I can see why the folks at Warner Bros. watched the screening of Paul Schrader’s version of the EXORCIST prequel and panicked. They were, after all, working under the curse of the franchise sequels, which had all more or less tanked to critical brickbats and, further which, they might have hoped to avoid by making a prequel. The original was a phenomenon, terrifying audiences into fits and fainting and the not infrequent bout of regurgitation. If that was the studio’s aim, DOMINION: PREQUEL TO THE EXORCIST, wasn’t going to deliver. It would also explain why bringing Renny Harlin in to gut the Schrader opus and re-think it as an action flick might have seemed like a good idea. Panic does that.

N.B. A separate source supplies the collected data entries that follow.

`config.mk`:
```
export PLATFORM = sky130hd
export DESIGN_NAME = loop_range_chunk_partitioner_flat
export DESIGN_NICKNAME = d
export VERILOG_FILES = /design/src/hw/rtl/lrcp_pkg.sv /design/src/hw/rtl/lrcp_chan_if.sv /design/src/hw/rtl/lrcp_div.sv /design/src/hw/rtl/lrcp_ctrl.sv /design/src/hw/rtl/lrcp_dp.sv /design/src/hw/rtl/loop_range_chunk_partitioner.sv /design/src/flat_wrapper.sv
export SDC_FILE = /design/constraint.sdc
export NUM_CORES = 2
export LEC_CHECK = 0
export BUFFER_PORTS_ARGS = -buffer_cell sky130_fd_sc_hd__buf_2
export CAP_MARGIN = 20
export CORE_MARGIN = 3
export CORE_UTILIZATION = 35
export CTS_CLUSTER_DIAMETER = 50
export DETAILED_ROUTE_END_ITERATION = 6
export REMOVE_ABC_BUFFERS = 1
export SETUP_SLACK_MARGIN = 0.1
export SLEW_MARGIN = 10
export SYNTH_ARGS = -nofsm -noshare
export SYNTH_HDL_FRONTEND = slang
export SYNTH_SLANG_ARGS = --single-unit
export TNS_END_PERCENT = 20
```
`constraint.sdc`:
```
create_clock -name clk -period 18.2 [get_ports clk]
set_input_delay 3.64 -clock clk [delete_from_list [all_inputs] [get_ports clk]]
set_output_delay 3.64 -clock clk [all_outputs]
set_load 0.01 [all_outputs]
```
`src/hw/rtl/lrcp_pkg.sv`:
```
// Package for the loop range chunk partitioner: payload types, register
// indexes, divider sizing and the command/status structs between control and datapath.
// No dependencies.
`timescale 1ns / 1ps
`default_nettype none

package lrcp_pkg;

	localparam int MAX_WORKERS = 64;

	localparam int CFG_IDX_W = 3;
	localparam int CFG_DATA_W = 32;
	localparam int ITER_W = 32;
	localparam int STRIDE_W = 31;
	localparam int WORKER_CNT_W = 7;
	localparam int TASKS_W = 16;
	localparam int COUNT_W = 32;
	localparam int WORKER_IDX_W = 6;
	localparam int SLOT_W = 31;

	localparam int DVD_W = 33;
	localparam int DVS_W = 31;

	typedef enum logic [CFG_IDX_W-1:0] {
		CFG_RANGE_START  = 3'd0,
		CFG_RANGE_STOP   = 3'd1,
		CFG_STRIDE       = 3'd2,
		CFG_WORKER_COUNT = 3'd3,
		CFG_CHUNK_TASKS  = 3'd4
	} cfg_idx_t;

	typedef enum logic [1:0] {
		DIV_TASKS   = 2'd0,
		DIV_CHUNKS  = 2'd1,
		DIV_WORKERS = 2'd2
	} div_sel_t;

	typedef struct packed {
		logic restart;
	} req_t;

	typedef struct packed {
		logic                     valid_res;
		logic [WORKER_IDX_W-1:0]  worker_index;
		logic [SLOT_W-1:0]        slot_in_worker;
		logic signed [ITER_W-1:0] chunk_begin;
		logic signed [ITER_W-1:0] chunk_end;
		logic                     last_of_worker;
		logic                     last_of_job;
	} res_t;

	typedef struct packed {
		logic     init_walk;
		logic     div_start;
		div_sel_t div_sel;
		logic     div_latch;
		logic     step_en;
		logic     emit;
	} cmd_t;

	typedef struct packed {
		logic div_busy;
		logic div_done;
		logic out_free;
	} status_t;

endpackage

`default_nettype wire

```
`src/hw/rtl/lrcp_chan_if.sv`:
```
// Valid/ready channel carrying one payload beat.
// Payload type is a parameter; used with lrcp_pkg::req_t and lrcp_pkg::res_t.
`timescale 1ns / 1ps
`default_nettype none

interface lrcp_chan_if #(
	parameter type payload_t = logic
) ();
	logic     valid;
	logic     ready;
	payload_t data;

	modport source (output valid, output data, input ready);
	modport sink (input valid, input data, output ready);
endinterface

`default_nettype wire

```
`src/hw/rtl/lrcp_div.sv`:
```
// Serial restoring divider, one quotient bit per cycle.
// Depends on lrcp_pkg for operand widths.
`timescale 1ns / 1ps
`default_nettype none

module lrcp_div (
	input  wire logic                         clk,
	input  wire logic                         arst_n,
	input  wire logic                         start,
	input  wire logic [lrcp_pkg::DVD_W-1:0]   dividend,
	input  wire logic [lrcp_pkg::DVS_W-1:0]   divisor,
	output logic                              busy,
	output logic                              done,
	output logic [lrcp_pkg::DVD_W-1:0]        quotient,
	output logic [lrcp_pkg::DVS_W-1:0]        remainder
);
	localparam int DVD_W = lrcp_pkg::DVD_W;
	localparam int DVS_W = lrcp_pkg::DVS_W;
	localparam int CNT_W = $clog2(DVD_W + 1);

	logic [DVD_W-1:0] quo_q;
	logic [DVS_W-1:0] rem_q;
	logic [DVS_W-1:0] dvs_q;
	logic [CNT_W-1:0] cnt_q;
	logic             busy_q;

	logic [DVS_W:0]   trial;
	logic [DVS_W:0]   diff;
	logic             fits;

	always_comb begin
		trial = {rem_q, quo_q[DVD_W-1]};
		diff = trial - {1'b0, dvs_q};
		fits = (trial >= {1'b0, dvs_q});
		quotient = {quo_q[DVD_W-2:0], fits};
		remainder = fits ? diff[DVS_W-1:0] : trial[DVS_W-1:0];
	end

	assign busy = busy_q;
	assign done = busy_q && (cnt_q == CNT_W'(DVD_W - 1));

	always_ff @(posedge clk or negedge arst_n) begin
		if (!arst_n) begin
			busy_q <= 1'b0;
			cnt_q <= '0;
		end else if (start && !busy_q) begin
			busy_q <= 1'b1;
			cnt_q <= '0;
		end else if (busy_q) begin
			cnt_q <= cnt_q + CNT_W'(1);
			if (done) begin
				busy_q <= 1'b0;
			end
		end
	end

	always_ff @(posedge clk) begin
		if (start && !busy_q) begin
			quo_q <= dividend;
			rem_q <= '0;
			dvs_q <= divisor;
		end else if (busy_q) begin
			quo_q <= quotient;
			rem_q <= remainder;
		end
	end

endmodule

`default_nettype wire

```
`src/hw/rtl/lrcp_ctrl.sv`:
```
// Control FSM: takes request beats, sequences the three partition divisions
// on restart, then the step product and the result beat. Depends on lrcp_pkg.
`timescale 1ns / 1ps
`default_nettype none

module lrcp_ctrl (
	input  wire logic              clk,
	input  wire logic              arst_n,
	input  wire logic              req_valid,
	input  wire logic              req_restart,
	output logic                   req_ready,
	input  wire lrcp_pkg::status_t status,
	output lrcp_pkg::cmd_t         cmd
);
	typedef enum logic [5:0] {
		S_IDLE        = 6'b000001,
		S_DIV_TASKS   = 6'b000010,
		S_DIV_CHUNKS  = 6'b000100,
		S_DIV_WORKERS = 6'b001000,
		S_STEP        = 6'b010000,
		S_EMIT        = 6'b100000
	} state_t;

	state_t state_q;
	state_t state_d;

	assign req_ready = (state_q == S_IDLE);

	always_comb begin
		state_d = state_q;
		cmd = '0;
		cmd.div_sel = lrcp_pkg::DIV_TASKS;
		unique case (state_q)
			S_IDLE: begin
				if (req_valid) begin
					if (req_restart) begin
						cmd.init_walk = 1'b1;
						state_d = S_DIV_TASKS;
					end else begin
						state_d = S_STEP;
					end
				end
			end
			S_DIV_TASKS: begin
				cmd.div_sel = lrcp_pkg::DIV_TASKS;
				cmd.div_start = !status.div_busy;
				cmd.div_latch = status.div_done;
				if (status.div_done) begin
					state_d = S_DIV_CHUNKS;
				end
			end
			S_DIV_CHUNKS: begin
				cmd.div_sel = lrcp_pkg::DIV_CHUNKS;
				cmd.div_start = !status.div_busy;
				cmd.div_latch = status.div_done;
				if (status.div_done) begin
					state_d = S_DIV_WORKERS;
				end
			end
			S_DIV_WORKERS: begin
				cmd.div_sel = lrcp_pkg::DIV_WORKERS;
				cmd.div_start = !status.div_busy;
				cmd.div_latch = status.div_done;
				if (status.div_done) begin
					state_d = S_STEP;
				end
			end
			S_STEP: begin
				cmd.step_en = 1'b1;
				state_d = S_EMIT;
			end
			S_EMIT: begin
				if (status.out_free) begin
					cmd.emit = 1'b1;
					state_d = S_IDLE;
				end
			end
			default: begin
				state_d = S_IDLE;
			end
		endcase
	end

	always_ff @(posedge clk or negedge arst_n) begin
		if (!arst_n) begin
			state_q <= S_IDLE;
		end else begin
			state_q <= state_d;
		end
	end

endmodule

`default_nettype wire

```
`src/hw/rtl/lrcp_dp.sv`:
```
// Datapath: configuration registers, partition counts, walk counters,
// step product and the result register. Uses lrcp_div and lrcp_pkg.
`timescale 1ns / 1ps
`default_nettype none

module lrcp_dp #(
	parameter int MAX_WORKERS = lrcp_pkg::MAX_WORKERS
) (
	input  wire logic                              clk,
	input  wire logic                              arst_n,
	input  wire logic                              cfg_we,
	input  wire logic [lrcp_pkg::CFG_IDX_W-1:0]    cfg_index,
	input  wire logic [lrcp_pkg::CFG_DATA_W-1:0]   cfg_data,
	input  wire lrcp_pkg::cmd_t                    cmd,
	output lrcp_pkg::status_t                      status,
	input  wire logic                              res_ready,
	output logic                                   res_valid,
	output lrcp_pkg::res_t                         res_data
);
	localparam int ITER_W = lrcp_pkg::ITER_W;
	localparam int STRIDE_W = lrcp_pkg::STRIDE_W;
	localparam int WC_W = lrcp_pkg::WORKER_CNT_W;
	localparam int TASKS_W = lrcp_pkg::TASKS_W;
	localparam int COUNT_W = lrcp_pkg::COUNT_W;
	localparam int DVD_W = lrcp_pkg::DVD_W;
	localparam int DVS_W = lrcp_pkg::DVS_W;
	localparam int WI_W = lrcp_pkg::WORKER_IDX_W;
	localparam int SLOT_W = lrcp_pkg::SLOT_W;

	logic [ITER_W-1:0]   range_start_q;
	logic [ITER_W-1:0]   range_stop_q;
	logic [STRIDE_W-1:0] stride_q;
	logic [WC_W-1:0]     worker_count_q;
	logic [TASKS_W-1:0]  chunk_tasks_q;

	logic [COUNT_W-1:0]  tasks_q;
	logic [COUNT_W-1:0]  chunks_total_q;
	logic [COUNT_W-1:0]  base_q;
	logic [WC_W-1:0]     extra_q;
	logic [WC_W-1:0]     cur_worker_q;
	logic [COUNT_W-1:0]  cur_slot_q;
	logic [COUNT_W-1:0]  handed_q;
	logic [ITER_W-1:0]   next_iter_q;
	logic [ITER_W-1:0]   step_q;
	logic                res_valid_q;
	lrcp_pkg::res_t      res_q;

	logic [STRIDE_W-1:0] stride_eff;
	logic [TASKS_W-1:0]  tasks_eff;
	logic [WC_W-1:0]     workers_eff;
	logic [ITER_W:0]     span;
	logic                span_pos;
	logic [DVD_W-1:0]    dividend;
	logic [DVS_W-1:0]    divisor;
	logic                div_busy;
	logic                div_done;
	logic [DVD_W-1:0]    div_quo;
	logic [DVS_W-1:0]    div_rem;

	logic                avail;
	logic [COUNT_W:0]    run_len;
	logic                last_w;
	logic                last_j;
	logic [ITER_W-1:0]   chunk_end;
	logic [TASKS_W+STRIDE_W-1:0] product;
	lrcp_pkg::res_t      res_d;

	always_comb begin
		stride_eff = (stride_q == '0) ? STRIDE_W'(1) : stride_q;
		tasks_eff = (chunk_tasks_q == '0) ? TASKS_W'(1) : chunk_tasks_q;
		if (worker_count_q == '0) begin
			workers_eff = WC_W'(1);
		end else if (32'(worker_count_q) > 32'(MAX_WORKERS)) begin
			workers_eff = WC_W'(MAX_WORKERS);
		end else begin
			workers_eff = worker_count_q;
		end

		span = {range_stop_q[ITER_W-1], range_stop_q} - {range_start_q[ITER_W-1], range_start_q};
		span_pos = !span[ITER_W] && (span != '0);

		unique case (cmd.div_sel)
			lrcp_pkg::DIV_TASKS: begin
				dividend = span_pos ? (span + DVD_W'(stride_eff) - DVD_W'(1)) : '0;
				divisor = stride_eff;
			end
			lrcp_pkg::DIV_CHUNKS: begin
				dividend = DVD_W'(tasks_q) + DVD_W'(tasks_eff) - DVD_W'(1);
				divisor = DVS_W'(tasks_eff);
			end
			lrcp_pkg::DIV_WORKERS: begin
				dividend = DVD_W'(chunks_total_q);
				divisor = DVS_W'(workers_eff);
			end
			default: begin
				dividend = '0;
				divisor = DVS_W'(1);
			end
		endcase
	end

	lrcp_div u_div (
		.clk       (clk),
		.arst_n    (arst_n),
		.start     (cmd.div_start),
		.dividend  (dividend),
		.divisor   (divisor),
		.busy      (div_busy),
		.done      (div_done),
		.quotient  (div_quo),
		.remainder (div_rem)
	);

	assign product = tasks_eff * stride_eff;

	always_comb begin
		avail = (handed_q < chunks_total_q);
		run_len = {1'b0, base_q} + ((cur_worker_q < extra_q) ? (COUNT_W+1)'(1) : '0);
		last_w = (({1'b0, cur_slot_q} + (COUNT_W+1)'(1)) >= run_len);
		last_j = (({1'b0, handed_q} + (COUNT_W+1)'(1)) == {1'b0, chunks_total_q});
		chunk_end = last_j ? range_stop_q : (next_iter_q + step_q);

		res_d = '0;
		if (avail) begin
			res_d.valid_res = 1'b1;
			res_d.worker_index = cur_worker_q[WI_W-1:0];
			res_d.slot_in_worker = cur_slot_q[SLOT_W-1:0];
			res_d.chunk_begin = next_iter_q;
			res_d.chunk_end = chunk_end;
			res_d.last_of_worker = last_w;
			res_d.last_of_job = last_j;
		end
	end

	assign status.div_busy = div_busy;
	assign status.div_done = div_done;
	assign status.out_free = !res_valid_q || res_ready;

	assign res_valid = res_valid_q;
	assign res_data = res_q;

	always_ff @(posedge clk or negedge arst_n) begin
		if (!arst_n) begin
			range_start_q <= '0;
			range_stop_q <= '0;
			stride_q <= STRIDE_W'(1);
			worker_count_q <= WC_W'(1);
			chunk_tasks_q <= TASKS_W'(1);
		end else if (cfg_we) begin
			unique case (cfg_index)
				lrcp_pkg::CFG_RANGE_START:  range_start_q <= cfg_data[ITER_W-1:0];
				lrcp_pkg::CFG_RANGE_STOP:   range_stop_q <= cfg_data[ITER_W-1:0];
				lrcp_pkg::CFG_STRIDE:       stride_q <= cfg_data[STRIDE_W-1:0];
				lrcp_pkg::CFG_WORKER_COUNT: worker_count_q <= cfg_data[WC_W-1:0];
				lrcp_pkg::CFG_CHUNK_TASKS:  chunk_tasks_q <= cfg_data[TASKS_W-1:0];
				default: ;
			endcase
		end
	end

	always_ff @(posedge clk or negedge arst_n) begin
		if (!arst_n) begin
			tasks_q <= '0;
			chunks_total_q <= '0;
			base_q <= '0;
			extra_q <= '0;
			cur_worker_q <= '0;
			cur_slot_q <= '0;
			handed_q <= '0;
			next_iter_q <= '0;
		end else begin
			if (cmd.init_walk) begin
				cur_worker_q <= '0;
				cur_slot_q <= '0;
				handed_q <= '0;
				next_iter_q <= range_start_q;
			end else if (cmd.emit && avail) begin
				handed_q <= handed_q + COUNT_W'(1);
				if (!last_j) begin
					next_iter_q <= chunk_end;
					if (last_w) begin
						cur_worker_q <= cur_worker_q + WC_W'(1);
						cur_slot_q <= '0;
					end else begin
						cur_slot_q <= cur_slot_q + COUNT_W'(1);
					end
				end
			end
			if (cmd.div_latch) begin
				unique case (cmd.div_sel)
					lrcp_pkg::DIV_TASKS:  tasks_q <= div_quo[COUNT_W-1:0];
					lrcp_pkg::DIV_CHUNKS: chunks_total_q <= div_quo[COUNT_W-1:0];
					lrcp_pkg::DIV_WORKERS: begin
						base_q <= div_quo[COUNT_W-1:0];
						extra_q <= div_rem[WC_W-1:0];
					end
					default: ;
				endcase
			end
		end
	end

	always_ff @(posedge clk) begin
		if (cmd.step_en) begin
			step_q <= product[ITER_W-1:0];
		end
	end

	always_ff @(posedge clk or negedge arst_n) begin
		if (!arst_n) begin
			res_valid_q <= 1'b0;
		end else if (cmd.emit) begin
			res_valid_q <= 1'b1;
		end else if (res_ready) begin
			res_valid_q <= 1'b0;
		end
	end

	always_ff @(posedge clk) begin
		if (cmd.emit) begin
			res_q <= res_d;
		end
	end

endmodule

`default_nettype wire

```
`src/hw/rtl/loop_range_chunk_partitioner.sv`:
```
// Loop range chunk partitioner, top level.
// Depends on lrcp_pkg, lrcp_chan_if, lrcp_ctrl, lrcp_dp (with lrcp_div).
//
// Usage: program range_start, range_stop, stride, worker_count and
// chunk_tasks through cfg_we/cfg_index/cfg_data (indexes 0 to 4) while the
// block is idle. Each beat on req asks for one chunk; restart = 1 recomputes
// the partition first. Every req beat yields exactly one res beat: a chunk
// descriptor, or valid_res = 0 with all fields zero once the job is done.
// A plain request goes through the step and emit states to the result
// register; a restart first runs three serial divisions (one quotient bit per
// cycle in the shared divider). One request is in flight at a time: the next
// request is taken only once the block is back in idle.
// The result sits in an output register: a new request is accepted while it
// waits, and the block holds in its final step until res.ready frees that
// register. Reset (arst_n low) sets stride, worker_count and chunk_tasks to
// 1, the range to zero and the job to empty.
`timescale 1ns / 1ps
`default_nettype none

module loop_range_chunk_partitioner #(
	parameter int MAX_WORKERS = lrcp_pkg::MAX_WORKERS
) (
	input  wire logic                            clk,
	input  wire logic                            arst_n,
	input  wire logic                            cfg_we,
	input  wire logic [lrcp_pkg::CFG_IDX_W-1:0]  cfg_index,
	input  wire logic [lrcp_pkg::CFG_DATA_W-1:0] cfg_data,
	lrcp_chan_if.sink                            req,
	lrcp_chan_if.source                          res
);
	lrcp_pkg::cmd_t    cmd;
	lrcp_pkg::status_t status;
	lrcp_pkg::req_t    req_beat;
	logic              req_ready;
	logic              res_valid;
	lrcp_pkg::res_t    res_beat;

	assign req_beat = req.data;
	assign req.ready = req_ready;
	assign res.valid = res_valid;
	assign res.data = res_beat;

	lrcp_ctrl u_ctrl (
		.clk         (clk),
		.arst_n      (arst_n),
		.req_valid   (req.valid),
		.req_restart (req_beat.restart),
		.req_ready   (req_ready),
		.status      (status),
		.cmd         (cmd)
	);

	lrcp_dp #(
		.MAX_WORKERS (MAX_WORKERS)
	) u_dp (
		.clk       (clk),
		.arst_n    (arst_n),
		.cfg_we    (cfg_we),
		.cfg_index (cfg_index),
		.cfg_data  (cfg_data),
		.cmd       (cmd),
		.status    (status),
		.res_ready (res.ready),
		.res_valid (res_valid),
		.res_data  (res_beat)
	);

endmodule

`default_nettype wire

```
`src/flat_wrapper.sv`:
```
// flat-port wrapper written by rule: the top's interface ports become plain ports
module loop_range_chunk_partitioner_flat import lrcp_pkg::*;
#(
	parameter int MAX_WORKERS = lrcp_pkg::MAX_WORKERS
)
  (clk, arst_n, cfg_we, cfg_index, cfg_data, req_valid, req_data, req_ready, res_valid, res_data, res_ready);
  lrcp_chan_if #(.payload_t(req_t)) req_i ();
  lrcp_chan_if #(.payload_t(res_t)) res_i ();
  input  wire logic clk;
  input  wire logic arst_n;
  input  wire logic cfg_we;
  input  wire logic [lrcp_pkg::CFG_IDX_W-1:0] cfg_index;
  input  wire logic [lrcp_pkg::CFG_DATA_W-1:0] cfg_data;
  input wire logic [$bits(req_i.valid)-1:0] req_valid;
  input wire logic [$bits(req_i.data)-1:0] req_data;
  output wire logic [$bits(req_i.ready)-1:0] req_ready;
  output wire logic [$bits(res_i.valid)-1:0] res_valid;
  output wire logic [$bits(res_i.data)-1:0] res_data;
  input wire logic [$bits(res_i.ready)-1:0] res_ready;
  assign req_i.valid = req_valid;
  assign req_i.data = req_data;
  assign req_ready = req_i.ready;
  assign res_valid = res_i.valid;
  assign res_data = res_i.data;
  assign res_i.ready = res_ready;
  loop_range_chunk_partitioner #(.MAX_WORKERS(MAX_WORKERS)) u_core (.clk(clk), .arst_n(arst_n), .cfg_we(cfg_we), .cfg_index(cfg_index), .cfg_data(cfg_data), .req(req_i), .res(res_i));
endmodule
```
==> flow_metrics.py <==
metrics = {
    "critical_path": {
        "cp-end-kind": "flop",
        "worst_setup_path_start_kind": "flop",
        "slowest_delay_ns": 0.82,
        "regToRegStartpoint": "u_core.u_dp.chunk_tasks_q[5]",
        "crit_family": "adder cells",
        "critPathKind": "flop to flop",
        "rrSetupSlack_ns": 10.19,
        "cpMostUsedCell": "fa_1",
        "slowest_stage": "clkinv_1",
        "cp_num_buf_inv": 5,
        "arrival_ns": 8.42,
        "critical_path_required_ns": 18.61,
        "path_cells": "clkinv_1 > nor2_1 > fa_1 > inv_1 > fa_1 > fa_1 > inv_1 > fa_1 > fa_1 > inv_1 > fa_1 > inv_1 > ha_1 > o21a_1 > a21oi_1 > o21ai_0 > a211o_1 > o211ai_1 > a311oi_1 > a41o_1 > o21ai_0 > o21ai_0 > xnor2_1",
        "startpoint": "u_core.u_dp.chunk_tasks_q[5]",
        "critPathMaxFanout": 19,
    },
    "drt": {
        "dr.pass1.iters": 7,
        "routedWlPerCell_um": 22.1,
        "avgViaCountPerCell": 5.42,
        "drt_wl_total_um": 155000,
        "drc_errors": 0,
        "num_vias": 38100,
        "ant_nets": 0,
        "drt_iter0_markers": 3447,
    },
    "sta": {
        "min_period_ns": 8.01,
        "rsz0062_at_grt": "false",
        "relSlewSlack_pct": 27.0,
        "tns_ns": 0,
        "setup-violations-final": 0,
        "worst_pin_slew_ns": 1.09,
        "fin_worst_skew_ns": 0.0370,
        "max_freq_mhz": 125,
        "layout_setup_ws_ns": 10.19,
        "final_hold_viol_count": 0,
        "timing.hold.ws_ns": 0.475,
        "period_share_pct": 44.0,
        "slew_violations": 0,
    },
    "synth": {
        "ys.warnings.count": 0,
        "synthCells": 5126,
        "synth-edff-count": 200,
        "synth_area_leaders": "dfrtp_1 18%, fa_1 13%, edfxtp_1 13%, ha_1 9.2%, inv_1 5.4%",
        "yosys-mux-area-fraction_pct": 4.47,
        "avgSynthCellArea_um2": 9.23,
        "seq_area_frac_synth_pct": 31.9,
        "synth_fa_ha_area_share_pct": 22.2,
        "yosysTopAreaCell": "dfrtp_1",
        "synth_cell_types": 93,
        "yosys.area_share.simple_pct": 14.7,
        "synthArstFlopShare_pct": 59.4,
        "synth_ff_type": "dfrtp_1",
        "ys_ff_latch": 569,
        "synth_compound_area_share_pct": 14.0,
        "syn_area_um2": 47300,
        "synth-xor-area-share_pct": 5.11,
        "yosysTopAreaCellShare_pct": 17.7,
        "synth_top_family_by_area": "adder cells",
    },
    "cells_and_area": {
        "layout.nets": 5877,
        "multiInputGateArea_um2": 28700,
        "layout.area.seq_um2": 15100,
        "instances_no_fill": 7020,
        "area_delta_synth_final_pct": 11.3,
        "layout-drive-gt1-share_pct": 10.2,
        "fillCellCount": 13300,
    },
    "die": {
        "dieArea_um2": 140000,
        "io-pin-count": 147,
        "core_area_um2": 134000,
        "die_h_um": 374,
        "die_w_um": 374,
        "rows": 134,
        "start_util_pct": 35.4,
    },
    "global_routing": {
        "grt_pass1_vias": 38000,
        "antenna_found_initial": 12,
        "grt_overflow": 0,
        "grt_usage_pct": 22.0,
        "grt_max_degree": 112,
        "grt_pass1_wl_um": 236000,
    },
    "clocking": {
        "cts_buffers": 83,
        "cts_max_path_buffers": 3,
        "clk_latency_ns": 0.70,
        "hold_buffers": 0,
        "htreeDepth": 3,
        "clockRootBuffer": "clkbuf_16",
        "clk_pin_slew_worst_paths_ns": 0.05,
        "cts_tree": "done",
        "postCtsSetupBuffers": 0,
        "cts_sinks": 569,
        "cts-resized-gates": 0,
    },
    "placement": {
        "place_hpwl_um": 120000,
        "routabilityCongestion": 0.955,
        "post-place-ws_ns": 10.38,
        "dp.cells": 6863,
        "portBuffers": 146,
    },
    "status": {
        "status": "completed",
    },
    "worst_hold_path": {
        "hold_path_class": "flop to flop",
        "worstHoldStart": "u_core.u_dp.u_div.rem_q[20]",
    },
    "run": {
        "cap_violations": 0,
    },
}
==> worst min-delay path, stage by stage, from the launching register on <==
cell,delay [ns]
dfxtp_1,0.32
nand2_1,0.06
mux2i_1,0.05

The thing is, DOMINION is not the tragic mess that Harlin’s version is. To be sure, there are problems with this tale of how Father Lankester Merrin first met the demon that possessed the innocent child, Regan, in the original. Pacing is one of them. The other is Stellan Skarsgard, one of the only participants in Schrader’s version to leap to Harlin’s. As the tortured Father Merrin, carrying the guilt of an impossible decision with him, he is less conflicted than narcoleptic. Granted, sleeplessness is a classic symptom of the sort of psychological state Father Merrin finds himself in, but cinematically, it doesn’t so much make the audience empathize with his struggle as want to take a nap.
The plot follows the same general outline as Harlin’s. Merrin, burdened by an act he committed during World War II that has made him question his calling, is on an archeological expedition in Kenya in 1947. His object is to discover the earliest traces of Christianity, but what he finds is much older. It’s buried beneath a church that was itself buried right after its construction. There are odd things about the iconography, not so much the blood and guts of the angelic battle that preceded Lucifer’s fall, no, it’s that all the statues are focused on the ground, not Heaven, as would be expected.
This being Kenya, there’s also an occupying British force, which presents its own problems. For Merrin, there’s also the idealistic priest, Father Francis (a stunningly fresh-faced Gabriel Mann) that the Vatican has foisted upon him as a condition of allowing him to continue. Naturally, when they finally get inside the newly excavated church, this one blissfully lacking the swastika-Magen David motif that Harlin added), the ancient evil is let loose and begins to infect everyone in the vicinity. The miraculous healing of the village outcast and a herd of cattle that suddenly become not just belligerent, but carnivorous ensues, all leading up to the requisite exorcism and Merrin’s return to the priestly fold.
This is a much quieter film, more concerned with contemplating the struggle between good and evil as one that isn’t necessarily stacked in good’s favor. There are special effects simulating the supernatural, some of them quite effective, but none is as disturbing or as haunting as the simulacrum of what people do when they give into their baser instincts, no matter what the impetus might be. To compare and contrast, there is a character’s suicide. In Harlin’s version, it was an extended and tedious sequence of special effects demonstrating the demon’s power over the victim’s mind. In Schrader’s, it occurs in the middle of a conversation in which the future suicide is consciously grappling with what is happening and when it happens, it, like the sequence, is swift and deliberate. If only the film as a whole could have sustained that level of emotional punch to the gut. Both films have, you’ll pardon the term, dead spots, but Harlin’s pyrotechnics somehow emphasize them more, like a bad tap dancer who thinks that dancing faster will make him dance better.
As for the exorcism, it is definitely not the derivative of the original, but its interesting take on the seductive power of evil is drawn out and damped down to the point that the cathartic payoff is completely lacking. A dream sequence that haunts Merrin is less haunting than without a frame of reference until too late in the proceedings, rendering it a useless bit of flotsam. Then there’s the emotional connection, perhaps intended as tension, between Merrin and the pretty doctor, a survivor of Hitler’s death camps, which the film assumes but doesn’t explore.
DOMINION is an intriguing near-miss rather than the unintentional laugh-fest that Harlin’s version proved to be. If only the powers-that-be who decided to chuck Schrader’s attempt had had the imagination and the chutzpah to tweak what could have been an effective, even great, supernatural thriller, instead of going for the lowest common denominator.